Palmeti a perdita d’occhio e lagune di acqua trasparente ci lasciano estasiate. La sopresa più grande arriva dal mare, un gruppo di delfini nuota e salta attorno alla lancia, sono tantissimi, almeno 20 ne contiamo, che emozione! Sono vicinissimi!
Stefano che ha organizzato l’ecursione è un ragazzo italiano molto esperto, ci spiega tutto sull’ecosistema del parco di Saona e appena sbarchiamo sull’isola che risponde completamente al sogno che tutti abbiamo in mente, appronta un tavolo di ristoro e accende la brace per le aragoste.
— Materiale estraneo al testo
This design comes from an exercise in tuning for small area, a short achievable clock period and few clock cycles per item on the open sky130 flow, not from production work.
Where RTL was checked, it was by simulation tests only, not by an equivalence proof against the original.

==> run a <==
Design best_disp_select, start of the top module:
module best_disp_select #(
    parameter int unsigned NPIX_LOG2 = 8
) (
    input  logic               clk,
    input  logic               rst,
    input  logic               frame_start,
    input  logic [10:0]        fsum,
    input  logic               valid,
    input  logic               last,
    input  logic [13:0]        g2sum,
    input  logic [10:0]        gsum,
    input  logic [13:0]        fg,
    input  logic [5:0]         place,
    output logic               busy,
    output logic [5:0]         best_place,
    output logic               best_valid,
    output logic               done,
    output logic               overrun
);
export LEC_CHECK = 0
export CAP_MARGIN = 20
export CORE_MARGIN = 2
export CORE_UTILIZATION = 65
export PLACE_DENSITY = 0.75
export SLEW_MARGIN = 20
create_clock -name core_clock -period 12.0 [get_ports {clk}]
run.sh (not shown) runs the stock make flow with config.mk's settings and CLKGATE_MAP_FILE= SYNTH_SCRIPT=/design/flow/synth_recipe.tcl, a recipe that flattens the netlist after the stock synthesis.
==> run b: changes against run a <==
--- a/flow/config.mk
+++ b/flow/config.mk
@@ -6,7 +6,7 @@
 export NUM_CORES = 4
 export LEC_CHECK = 0
+export ABC_AREA = 1
 export CAP_MARGIN = 20
 export CORE_MARGIN = 2
-export CORE_UTILIZATION = 65
-export PLACE_DENSITY = 0.75
+export CORE_UTILIZATION = 40
 export SLEW_MARGIN = 20
==> out/summary.txt <==
maximum number of pins on one net before global-route repair: 99
Post-Route Skew: 0.03571 ns
result of the run: complete, no violations
share of cell area taken by flip-flops and latches: 0.3417
Clock Network Area Fraction: 0.04875
vias in the first global route: 27420
DRT Wirelength: 87010 µm
wire per inst: 19.20 µm
start point of the worst hold path: rn_den[18]
count of TritonRoute iterations in the first routing pass: 6
worst hold endpoint: rf_den[18]
leading post-synthesis cells by cell area: sky130_fd_sc_hd__edfxtp_1 (29%), sky130_fd_sc_hd__fa_1 (16%), sky130_fd_sc_hd__ha_1 (9.9%)
top post-synthesis cells by count: sky130_fd_sc_hd__inv_1 (552), sky130_fd_sc_hd__edfxtp_1 (366), sky130_fd_sc_hd__nand2_1 (312), sky130_fd_sc_hd__fa_1 (310), sky130_fd_sc_hd__ha_1 (302)
width of the chip: 246.8 µm
met1 demand-to-capacity share in global routing: 0.4010
register-to-register setup slack: 5.91 ns
-- figures above: run a

==> out/summary.txt <==
result of the run: complete, no violations
share of cell area taken by flip-flops and latches: 0.3205
DRT Wirelength: 100200 µm
worst hold endpoint: rf_place[4]
RSZ-0062 raised after global routing: no
maximum number of pins on one net before global-route repair: 109
cell-by-cell trace of the critical path: clkinv_1 -> nor2_1 -> inv_1 -> nor2_1 -> a2111oi_0 -> nand3_1 -> nor3_1 -> inv_1 -> nand2_1 -> fa_1 -> fa_1 -> fa_1 -> fa_1 -> fa_1 -> inv_1 -> fa_1
fraction of layout cells with a size suffix above 1: 0.04088
register-to-register setup slack: 5.95 ns
Clock Network Area Fraction: 0.04925
wire per inst: 16.45 µm
vias in the first global route: 30570
top post-synthesis cells by count: sky130_fd_sc_hd__inv_1 (1018), sky130_fd_sc_hd__nand2_1 (985), sky130_fd_sc_hd__edfxtp_1 (366), sky130_fd_sc_hd__fa_1 (310), sky130_fd_sc_hd__ha_1 (302)
count of TritonRoute iterations in the first routing pass: 7
count of placed standard cells in the final layout, fillers left out: 6092
start point of the worst hold path: rn_place[4]
Post-Route Skew: 0.03819 ns
overflow left after global routing: 0
width of the chip: 321.2 µm
Detail Placement HPWL: 75570 µm
-- figures above: run b

Testbench counts of run a, summed over its fixed seeds: cycles 10,366, items 9,296.
Testbench counts of run b, summed over its fixed seeds: cycles 10,366, items 9,296.

==> maple: inputs <==
best_disp_select, a different RTL version from the one above (not shown whole).
Settings: LEC_CHECK=0, CAP_MARGIN=20, CORE_MARGIN=2, CORE_UTILIZATION=40, SLEW_MARGIN=20; clock period 12.0 ns.
standard.sh (not shown) runs the stock make flow with config.mk's settings and CLKGATE_MAP_FILE= SYNTH_SCRIPT=/design/flow/synth_recipe.tcl, a recipe that flattens the netlist after the stock synthesis.
==> flow/flow/run.sh <==
#!/bin/bash
set -euo pipefail
bash standard.sh SETUP_SLACK_MARGIN=6.5 "CTS_ARGS=-sink_clustering_enable -repair_clock_nets -dont_use_dummy_load" finish > make.log 2>&1
==> juniper: changes against maple <==
--- a/flow/design.v
+++ b/flow/design.v
@@ -3619,40 +3619,42 @@
         end
         if (w_go && w_amb) begin
             s_num    <= rf_num;
             s_den    <= rf_den;
             s_place  <= rf_place;
             s_last   <= rf_last;
             s_k      <= w_k;
-        end
-        if (r_busy && w_fin && w_swin) begin
-            r_bnum <= s_num;
-            r_bden <= s_den;
-            r_bk   <= s_k;
-        end
-        if (!r_busy) begin
             s_cnt    <= '0;
             s_pb     <= r_bden[0];
             s_qb     <= rf_den[0];
             s_pl     <= 1'b0;
             s_ql     <= 1'b0;
             s_p      <= '0;
             s_q      <= '0;
             s_z      <= '0;
             s_sticky <= 1'b0;
-        end else begin
-            s_cnt    <= w_cnt1;
-            s_pb     <= w_pbit;
-            s_qb     <= w_qbit;
-            s_pl     <= w_p1[0];
-            s_ql     <= w_q1[0];
-            s_p      <= w_p1[22:1];
-            s_q      <= w_q1[22:1];
-            s_z      <= w_z1[23:1];
-            s_sticky <= s_sticky | w_z1[0];
+        end
+        if (r_busy) begin
+            if (w_fin) begin
+                if (w_swin) begin
+                    r_bnum <= s_num;
+                    r_bden <= s_den;
+                    r_bk   <= s_k;
+                end
+            end else begin
+                s_cnt    <= w_cnt1;
+                s_pb     <= w_pbit;
+                s_qb     <= w_qbit;
+                s_pl     <= w_p1[0];
+                s_ql     <= w_q1[0];
+                s_p      <= w_p1[22:1];
+                s_q      <= w_q1[22:1];
+                s_z      <= w_z1[23:1];
+                s_sticky <= s_sticky | w_z1[0];
+            end
         end
     end
     assign busy       = r_busy;
     assign best_place = r_bplace;
     assign best_valid = r_bvalid;
     assign done       = r_done;
     assign overrun    = r_overrun;
==> flow/flow/run.sh (replaced) <==
#!/bin/bash
set -euo pipefail
bash standard.sh SETUP_SLACK_MARGIN=7.5 finish > make.log 2>&1
==> impl_metrics.sql <==
INSERT INTO impl_metrics (metric_group, metric, value, unit) VALUES
('final_layout', 'post_route_cells_drive_above_1_share', '0.159', ''),
('run_status', 'status', 'complete, no violations', ''),
('route', 'post_drt_wl_per_cell', '18.9', 'um'),
('final_layout', 'multi_input_area_share', '0.492', ''),
('final_layout', 'layout.comb_gates.multi_input', '2549', ''),
('worst_setup_path', 'timing.critical_path.from', 'r0_gsum[2]', ''),
('grt', 'grt_max_degree', '178', ''),
('worst_setup_path', 'rr_worst_depth', '19', '');
(the above is from juniper)
==> impl_metrics.sql <==
INSERT INTO impl_metrics (metric_group, metric, value, unit) VALUES
('grt', 'grt_max_degree', '165', ''),
('worst_setup_path', 'worst-path-stages', '21', ''),
('route', 'post_drt_wl_per_cell', '16.8', 'um'),
('run_status', 'status', 'complete, no violations', ''),
('final_layout', 'seq_area_frac', '0.360', ''),
('synth', 'synth-warning-count', '2', ''),
('synth', 'synth_simple_gate_area_share', '0.135', ''),
('clock_network', 'clock_slew_at_reported_path_ffs', '0.06', 'ns'),
('route', 'detailedRoute.firstIterationViolations', '1806', ''),
('final_layout', 'multi_input_area_share', '0.492', ''),
('final_layout', 'post_route_cells_drive_above_1_share', '0.0683', ''),
('worst_setup_path', 'critPathTopFamily', 'adder cells', ''),
('sta', 'fin_crit', '5.47', 'ns'),
('route', 'met2_wirelength', '39000', 'um'),
('worst_setup_path', 'timing.critical_path.from', 'r0_gsum[3]', '');
(the above is from maple)
Testbench counts of juniper, summed over its fixed seeds: cycles 10,366, items 9,296.
No functional check of the RTL was part of maple.

==> inputs of onyx <==
best_disp_select with an RTL version that a note above also has.
export LEC_CHECK = 0
export CAP_MARGIN = 20
export CORE_MARGIN = 2
export CORE_UTILIZATION = 40
export SLEW_MARGIN = 20
create_clock -name core_clock -period 12.0 [get_ports {clk}]
==> flow/flow/run.sh <==
#!/bin/bash
set -euo pipefail
bash standard.sh SETUP_SLACK_MARGIN=6.5 finish > make.log 2>&1
==> inputs of quartz, as changes to onyx <==
==> flow/flow/run.sh (replaced) <==
#!/bin/bash
set -euo pipefail
bash standard.sh SETUP_SLACK_MARGIN=7.0 "CTS_ARGS=-sink_clustering_enable -repair_clock_nets -dont_use_dummy_load" finish > make.log 2>&1
==> inputs of cedar, as changes to onyx <==
==> flow/flow/run.sh (replaced) <==
#!/bin/bash
set -euo pipefail
bash standard.sh SETUP_SLACK_MARGIN=6.5 "CTS_ARGS=-sink_clustering_enable -repair_clock_nets -dont_use_dummy_load" finish > make.log 2>&1
==> out/results.ini <==
[worst_setup_path]
r2r_slack_ps = 6840

[run_status]
status = no timing/DRC/antenna violations

[drt]
drt_pre_antenna_iters = 5

[finish]
clkCellAreaFrac_pct = 3.83
drive_gt1_share_pct = 8.25
multi_input_gates = 2545

[clocking]
cts_resized = 54
insertion_delay_ps = 620

[grt]
grt_util_all_layers_pct = 18.3

(the above is from quartz)
==> out/results.ini <==
[run_status]
status = no timing/DRC/antenna violations

[finish]
clkCellAreaFrac_pct = 5.26
drive_gt1_share_pct = 6.72
multi_input_gates = 2543

[grt]
grt_util_all_layers_pct = 17.8

[drt]
drt_pre_antenna_iters = 5

[worst_setup_path]
r2r_slack_ps = 6720

[clocking]
insertion_delay_ps = 630

[yosys]
yosysWarnings = 2

(the above is from onyx)
==> out/results.ini <==
[worst_setup_path]
critPathKind = flip-flop to flip-flop
r2r_slack_ps = 6700
cp-startpoint = r0_gsum[3]$_DFFE_PP_

[finish]
multi_input_gates = 2543
drive_gt1_share_pct = 5.81

[yosys]
synth.most_common_cell = inv_1
yosysSeqAreaShare_pct = 37.9

[timing]
fin_ws_ps = 6700

[run_status]
status = no timing/DRC/antenna violations

[placed_design]
placed_area_sq_mm = 0.0402

[min_path]
hp-start = rn_num[10]$_DFFE_PN_

[drt]
drt_pre_antenna_iters = 6

[clocking]
cts_resized = 25

(the above is from cedar)
Testbench counts of onyx, summed over its fixed seeds: cycles 10,366, items 9,296.
Testbench counts of quartz, summed over its fixed seeds: cycles 10,366, items 9,296.
Testbench counts of cedar, summed over its fixed seeds: cycles 10,366, items 9,296.

==> inputs of 10-26 <==
best_disp_select with an RTL version that a note above also has.
make LEC_CHECK=0 CAP_MARGIN=20 CORE_MARGIN=2 CORE_UTILIZATION=40 SLEW_MARGIN=20 finish   # period 12.0 ns
run.sh (not shown) runs the stock make flow with config.mk's settings and CLKGATE_MAP_FILE= SYNTH_SCRIPT=/design/flow/synth_recipe.tcl, a recipe that flattens the netlist after the stock synthesis.
Stock flow here: none of the scripts above is used.
==> 04-10: changes against 10-26 <==
==> flow/flow/run.sh (new file) <==
#!/bin/bash
set -euo pipefail
bash standard.sh SETUP_SLACK_MARGIN=7.5 finish > make.log 2>&1
==> flow/standard.sh (new file) <==
#!/bin/bash
# synth_recipe.tcl (not shown) runs the flow's synth.tcl, then flattens the netlist and writes it again
# the make line also repeats each setting of config.mk as NAME=value (left out here)
make -C /OpenROAD-flow-scripts/flow DESIGN_CONFIG=/design/flow/config.mk WORK_HOME=/design/flow/orfs CLKGATE_MAP_FILE= SYNTH_SCRIPT=/design/flow/synth_recipe.tcl "${@:-finish}"
removed: flow/run.sh
==> 10-21: changes against 10-26 <==
==> flow/flow/run.sh (new file) <==
#!/bin/bash
set -euo pipefail
bash standard.sh SETUP_SLACK_MARGIN=6.5 finish > make.log 2>&1
==> flow/standard.sh (new file) <==
#!/bin/bash
# synth_recipe.tcl (not shown) runs the flow's synth.tcl, then flattens the netlist and writes it again
# the make line also repeats each setting of config.mk as NAME=value (left out here)
make -C /OpenROAD-flow-scripts/flow DESIGN_CONFIG=/design/flow/config.mk WORK_HOME=/design/flow/orfs CLKGATE_MAP_FILE= SYNTH_SCRIPT=/design/flow/synth_recipe.tcl "${@:-finish}"
removed: flow/run.sh
==> run notes <==
- In 10-21 the critical path depth is lower than in 04-10, by 2.
- In 10-26 the final cell count is smaller than in 10-21, by about 1.2%.
- Clock-buffer cell count, lowest first: 10-21, 10-26, 04-10.
- The highest worst setup slack belongs to 04-10, the lowest to 10-26.
- Synthesized area is the same in 04-10 and 10-26.
- Of 10-26 and 10-21, 10-21 has the higher wire length (gap about 2.2%, measured against 10-21).
- The highest sequential share of layout area belongs to 10-26, the lowest to 04-10.
==> figures <==
item                                                  10-21         04-10         10-26
Result of the run          no timing/DRC/antenna violations  no timing/DRC/antenna violations  no timing/DRC/antenna violations
End point of the critical path                   r1_num[21]    r1_num[20]    r1_num[20]
Vias after detailed routing                          25.87k        26.67k        25.65k
Routed length on met1                             41,090 um     42,390 um     40,370 um
Worst setup skew after layout                      18.37 ps      17.61 ps      19.37 ps
DP HPWL                                           61,820 um     62,250 um     61,970 um
Filler Cells Inserted                                 8,993         8,814         9,007
Number of clock buffers in the layout                    66            82            75
Total track usage                                    17.63%        18.35%        17.33%
Placed standard-cell area                        40,240 um2    40,490 um2    40,230 um2
Number of cells in the design after placement         4,925         4,919         4,923
Worst Reg2Reg Path Length in Cells                       17            19            18
Measured slew at the worst slew-check pin          949.2 ps      968.1 ps       1037 ps
Testbench counts of 10-26, summed over its fixed seeds: cycles 10,366, items 9,296.
Testbench counts of 04-10, summed over its fixed seeds: cycles 10,366, items 9,296.
Testbench counts of 10-21, summed over its fixed seeds: cycles 10,366, items 9,296.

==> 12-08: inputs <==
best_disp_select, a different RTL version from the one above (not shown whole).
export LEC_CHECK = 0
export CAP_MARGIN = 20
export CORE_MARGIN = 2
export CORE_UTILIZATION = 40
export SLEW_MARGIN = 20
create_clock -name core_clock -period 12.0 [get_ports {clk}]
standard.sh (not shown) runs the stock make flow with config.mk's settings and CLKGATE_MAP_FILE= SYNTH_SCRIPT=/design/flow/synth_recipe.tcl, a recipe that flattens the netlist after the stock synthesis.
==> flow/flow/run.sh <==
#!/bin/bash
set -euo pipefail
bash standard.sh SETUP_SLACK_MARGIN=7.0 "CTS_ARGS=-sink_clustering_enable -repair_clock_nets -dont_use_dummy_load -buf_list sky130_fd_sc_hd__clkbuf_4" finish > make.log 2>&1
==> inputs of 05-24, as changes to 12-08 <==
==> flow/flow/run.sh (replaced) <==
#!/bin/bash
set -euo pipefail
bash standard.sh SETUP_SLACK_MARGIN=7.0 "CTS_ARGS=-sink_clustering_enable -repair_clock_nets -dont_use_dummy_load" finish > make.log 2>&1
==> inputs of 06-15, as changes to 12-08 <==
==> flow/flow/run.sh (replaced) <==
#!/bin/bash
set -euo pipefail
bash standard.sh SETUP_SLACK_MARGIN=7.0 "CTS_ARGS=-sink_clustering_enable -repair_clock_nets -dont_use_dummy_load" finish > make.log 2>&1
--- a/flow/config.mk
+++ b/flow/config.mk
@@ -9,3 +9,4 @@
 export CORE_MARGIN = 2
 export CORE_UTILIZATION = 40
+export CTS_BUF_LIST = sky130_fd_sc_hd__clkbuf_4
 export SLEW_MARGIN = 20
==> run notes <==
| metric | 12-08 | 05-24 | 06-15 |
|---|---|---|---|
| Slowest library cell on the worst path | sky130_fd_sc_hd__fa_2 | sky130_fd_sc_hd__fa_1 | sky130_fd_sc_hd__fa_1 |
| Setup Buffers After CTS | 38 | 36 | 36 |
| Global Route met1 Usage | 25.0% | 25.1% | 25.1% |
| Cell Count, Final, Fillers Out | 5134 | 5045 | 5045 |
| Endpoint of the worst-slack reg-to-reg timing path | r1_num[21] | r1_num[18] | r1_num[18] |
| Reg2reg setup slack | 6.85 ns | 6.88 ns | 6.88 ns |
| Result of the run | no timing/DRC/antenna violations | no timing/DRC/antenna violations | no timing/DRC/antenna violations |
| Crit path largest cell delay | 0.53 ns | 0.52 ns | 0.52 ns |
| Crit path to | r1_num[21] | r1_num[18] | r1_num[18] |
| Initial detailed-routing violation count | 1519 | 1668 | 1668 |
| Via count | 26800 | 26300 | 26300 |
| Worst slew margin relative to its limit | 34.8% | 34.1% | 34.1% |
| Met3 WL post-DR | 4.00 mm | 3.72 mm | 3.72 mm |
| Min Tclk post-route | 5.15 ns | 5.12 ns | 5.12 ns |
Testbench counts of 12-08, summed over its fixed seeds: cycles 10,366, items 9,296.
Testbench counts of 05-24, summed over its fixed seeds: cycles 10,366, items 9,296.
Testbench counts of 06-15, summed over its fixed seeds: cycles 10,366, items 9,296.

==> separate check: timing with driven ports <==
Ports are ideal in the flow. The routed layouts listed here were re-timed in OpenROAD. Step 1, drivers: a clkbuf_16 drives clk and a buf_2 each remaining input, both assumed. Step 2, shift: input delay + t, output delay - t, t = (earliest + latest rising clock arrival at the registers) / 2. This alone moves slack from input paths to output paths. Slacks: ideal / step 1 / step 2; pairs: ideal / step 1.
run	t, ns	setup slack, ns	worst hold slack (ns)	worst setup path at the end	clock arrival spread, ns
run a	0.692	5.909 / 5.909 / 5.909	0.394 / 0.394 / 0.394	register to register	0.039 / 0.038
run b	0.684	5.955 / 5.955 / 5.955	0.411 / 0.411 / 0.411	register to register	0.040 / 0.040
maple	0.694	6.535 / 6.535 / 6.535	0.416 / 0.416 / 0.416	register to register	0.094 / 0.095
juniper	0.686	6.889 / 6.889 / 6.889	0.408 / 0.408 / 0.408	register to register	0.034 / 0.035
onyx	0.675	6.722 / 6.722 / 6.722	0.412 / 0.412 / 0.412	register to register	0.033 / 0.032
quartz	0.631	6.838 / 6.838 / 6.838	0.399 / 0.399 / 0.399	register to register	0.099 / 0.100
cedar	0.647	6.701 / 6.701 / 6.701	0.390 / 0.390 / 0.390	register to register	0.073 / 0.074
10-26	0.692	6.071 / 6.071 / 6.071	0.417 / 0.417 / 0.417	register to register	0.020 / 0.020
04-10	0.700	6.862 / 6.862 / 6.862	0.416 / 0.416 / 0.416	register to register	0.017 / 0.017
10-21	0.694	6.720 / 6.720 / 6.720	0.415 / 0.415 / 0.415	register to register	0.022 / 0.023
12-08	1.008	6.847 / 6.847 / 6.847	0.392 / 0.392 / 0.392	register to register	0.115 / 0.115
05-24	0.655	6.878 / 6.878 / 6.878	0.402 / 0.402 / 0.402	register to register	0.064 / 0.064
06-15	0.655	6.878 / 6.878 / 6.878	0.402 / 0.402 / 0.402	register to register	0.064 / 0.064
After both steps setup and hold are still met in every run listed.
Visitare Saona con lui è speciale, su quella spiaggia meravigliosa ci siamo solo noi, un vero privilegio.
Intanto passeggiamo sulla battigia immacolata, ci immergiamo nel mare cristallino cercando di assorbire tutta quella bellezza.
E’ come fare l’amore col mondo, col mare e col sole, la brezza leggera spazza via tutti i pensieri e lascia posto alla meraviglia.